• _TASK OBJECTIVE_
Could you give back the whole listing exactly as written?

** RECORDS PROVIDED follows **

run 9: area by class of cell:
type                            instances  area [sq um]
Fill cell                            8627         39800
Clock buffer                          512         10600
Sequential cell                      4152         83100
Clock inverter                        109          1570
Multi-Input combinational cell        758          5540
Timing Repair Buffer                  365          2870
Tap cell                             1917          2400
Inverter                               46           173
<file path="design/flow/config.mk">
export PLATFORM = sky130hd
export DESIGN_NAME = QAM
export DESIGN_NICKNAME = QAM
export VERILOG_FILES = /design/flow/design.v
export SDC_FILE = /design/flow/constraint.sdc
export NUM_CORES = 4
export LEC_CHECK = 0
export CAP_MARGIN = 5
export CELL_PAD_IN_SITES_DETAIL_PLACEMENT = 0
export CORE_ASPECT_RATIO = 0.89
export CORE_MARGIN = 2
export CORE_UTILIZATION = 71
export MIN_ROUTING_LAYER = met1
export SETUP_SLACK_MARGIN = 0.77
export SLEW_MARGIN = 20
</file>
<file path="design/flow/constraint.sdc">
create_clock -name core_clock -period 2.59 [get_ports {clk}]
set_input_delay 0.5180 -clock core_clock [delete_from_list [all_inputs] [get_ports {clk}]]
set_output_delay 0.5180 -clock core_clock [all_outputs]
set_load 0.01 [all_outputs]
</file>
<file path="design/flow/run.sh">
#!/bin/bash
# the make line also repeats each setting of config.mk as NAME=value (left out here)
make -C /OpenROAD-flow-scripts/flow DESIGN_CONFIG=/design/flow/config.mk WORK_HOME=/design/flow/orfs CLKGATE_MAP_FILE= finish
</file>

** End of RECORDS PROVIDED **

• _YOUR SOLUTION_
run 9: area by class of cell:
type                            instances  area [sq um]
Fill cell                            8627         39800
Clock buffer                          512         10600
Sequential cell                      4152         83100
Clock inverter                        109          1570
Multi-Input combinational cell        758          5540
Timing Repair Buffer                  365          2870
Tap cell                             1917          2400
Inverter                               46           173
<file path="design/flow/config.mk">
export PLATFORM = sky130hd
export DESIGN_NAME = QAM
export DESIGN_NICKNAME = QAM
export VERILOG_FILES = /design/flow/design.v
export SDC_FILE = /design/flow/constraint.sdc
export NUM_CORES = 4
export LEC_CHECK = 0
export CAP_MARGIN = 5
export CELL_PAD_IN_SITES_DETAIL_PLACEMENT = 0
export CORE_ASPECT_RATIO = 0.89
export CORE_MARGIN = 2
export CORE_UTILIZATION = 71
export MIN_ROUTING_LAYER = met1
export SETUP_SLACK_MARGIN = 0.77
export SLEW_MARGIN = 20
</file>
<file path="design/flow/constraint.sdc">
create_clock -name core_clock -period 2.59 [get_ports {clk}]
set_input_delay 0.5180 -clock core_clock [delete_from_list [all_inputs] [get_ports {clk}]]
set_output_delay 0.5180 -clock core_clock [all_outputs]
set_load 0.01 [all_outputs]
</file>
<file path="design/flow/run.sh">
#!/bin/bash
# the make line also repeats each setting of config.mk as NAME=value (left out here)
make -C /OpenROAD-flow-scripts/flow DESIGN_CONFIG=/design/flow/config.mk WORK_HOME=/design/flow/orfs CLKGATE_MAP_FILE= finish
</file>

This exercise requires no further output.